_Instructions for the task_
Copy out the first line of the listing and every line after it, exactly, until you have copied the line containing "input [7:0] in1_6".

_Data_
-.-.-

==> trial 66: inputs <==
==> flow/design.v <==
module b8Xb8_s16( 
  input clk,
  input rst_n, 
  input [7:0] in1_0  ,
  input [7:0] in1_1  ,
  input [7:0] in1_2  ,
  input [7:0] in1_3  ,
  input [7:0] in1_4  ,
  input [7:0] in1_5  ,
  input [7:0] in1_6  ,
  input [7:0] in1_7  ,
  input [7:0] in1_8  ,
  input [7:0] in1_9  ,
  input [7:0] in1_10 ,
  input [7:0] in1_11 ,
  input [7:0] in1_12 ,
  input [7:0] in1_13 ,
  input [7:0] in1_14 ,
  input [7:0] in1_15 ,
  input [7:0] in2_0  ,
  input [7:0] in2_1  ,
  input [7:0] in2_2  ,
  input [7:0] in2_3  ,
  input [7:0] in2_4  ,
  input [7:0] in2_5  ,
  input [7:0] in2_6  ,
  input [7:0] in2_7  ,
  input [7:0] in2_8  ,
  input [7:0] in2_9  ,
  input [7:0] in2_10 ,
  input [7:0] in2_11 ,
  input [7:0] in2_12 ,
  input [7:0] in2_13 ,
  input [7:0] in2_14 ,
  input [7:0] in2_15 ,
  output [11:0] out
  );
  reg [19:0] psum;
  reg [15:0] prod_0  ;
  reg [15:0] prod_1  ;
  reg [15:0] prod_2  ;
  reg [15:0] prod_3  ;
  reg [15:0] prod_4  ;
  reg [15:0] prod_5  ;
  reg [15:0] prod_6  ;
  reg [15:0] prod_7  ;
  reg [15:0] prod_8  ;
  reg [15:0] prod_9  ;
  reg [15:0] prod_10 ;
  reg [15:0] prod_11 ;
  reg [15:0] prod_12 ;
  reg [15:0] prod_13 ;
  reg [15:0] prod_14 ;
  reg [15:0] prod_15 ;
  always @(negedge rst_n or posedge clk) begin
    if (rst_n == 1'b0) begin
      prod_0  <= 16'b0;
      prod_1  <= 16'b0;
      prod_2  <= 16'b0;
      prod_3  <= 16'b0;
      prod_4  <= 16'b0;
      prod_5  <= 16'b0;
      prod_6  <= 16'b0;
      prod_7  <= 16'b0;
      prod_8  <= 16'b0;
      prod_9  <= 16'b0;
      prod_10 <= 16'b0;
      prod_11 <= 16'b0;
      prod_12 <= 16'b0;
      prod_13 <= 16'b0;
      prod_14 <= 16'b0;
      prod_15 <= 16'b0;
      psum <= 20'b0;
    end else begin
      prod_0  <= in1_0  * in2_0  ;
      prod_1  <= in1_1  * in2_1  ;
      prod_2  <= in1_2  * in2_2  ;
      prod_3  <= in1_3  * in2_3  ;
      prod_4  <= in1_4  * in2_4  ;
      prod_5  <= in1_5  * in2_5  ;
      prod_6  <= in1_6  * in2_6  ;
      prod_7  <= in1_7  * in2_7  ;
      prod_8  <= in1_8  * in2_8  ;
      prod_9  <= in1_9  * in2_9  ;
      prod_10 <= in1_10 * in2_10 ;
      prod_11 <= in1_11 * in2_11 ;
      prod_12 <= in1_12 * in2_12 ;
      prod_13 <= in1_13 * in2_13 ;
      prod_14 <= in1_14 * in2_14 ;
      prod_15 <= in1_15 * in2_15 ;
      psum <= prod_0  + prod_1  + prod_2  + prod_3
           + prod_4  + prod_5  + prod_6  + prod_7
           + prod_8  + prod_9  + prod_10 + prod_11
           + prod_12 + prod_13 + prod_14 + prod_15;
    end
  end
  assign out = psum[19:9];
endmodule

-.-.-

_Written solution_
==> trial 66: inputs <==
==> flow/design.v <==
module b8Xb8_s16( 
  input clk,
  input rst_n, 
  input [7:0] in1_0  ,
  input [7:0] in1_1  ,
  input [7:0] in1_2  ,
  input [7:0] in1_3  ,
  input [7:0] in1_4  ,
  input [7:0] in1_5  ,
  input [7:0] in1_6  ,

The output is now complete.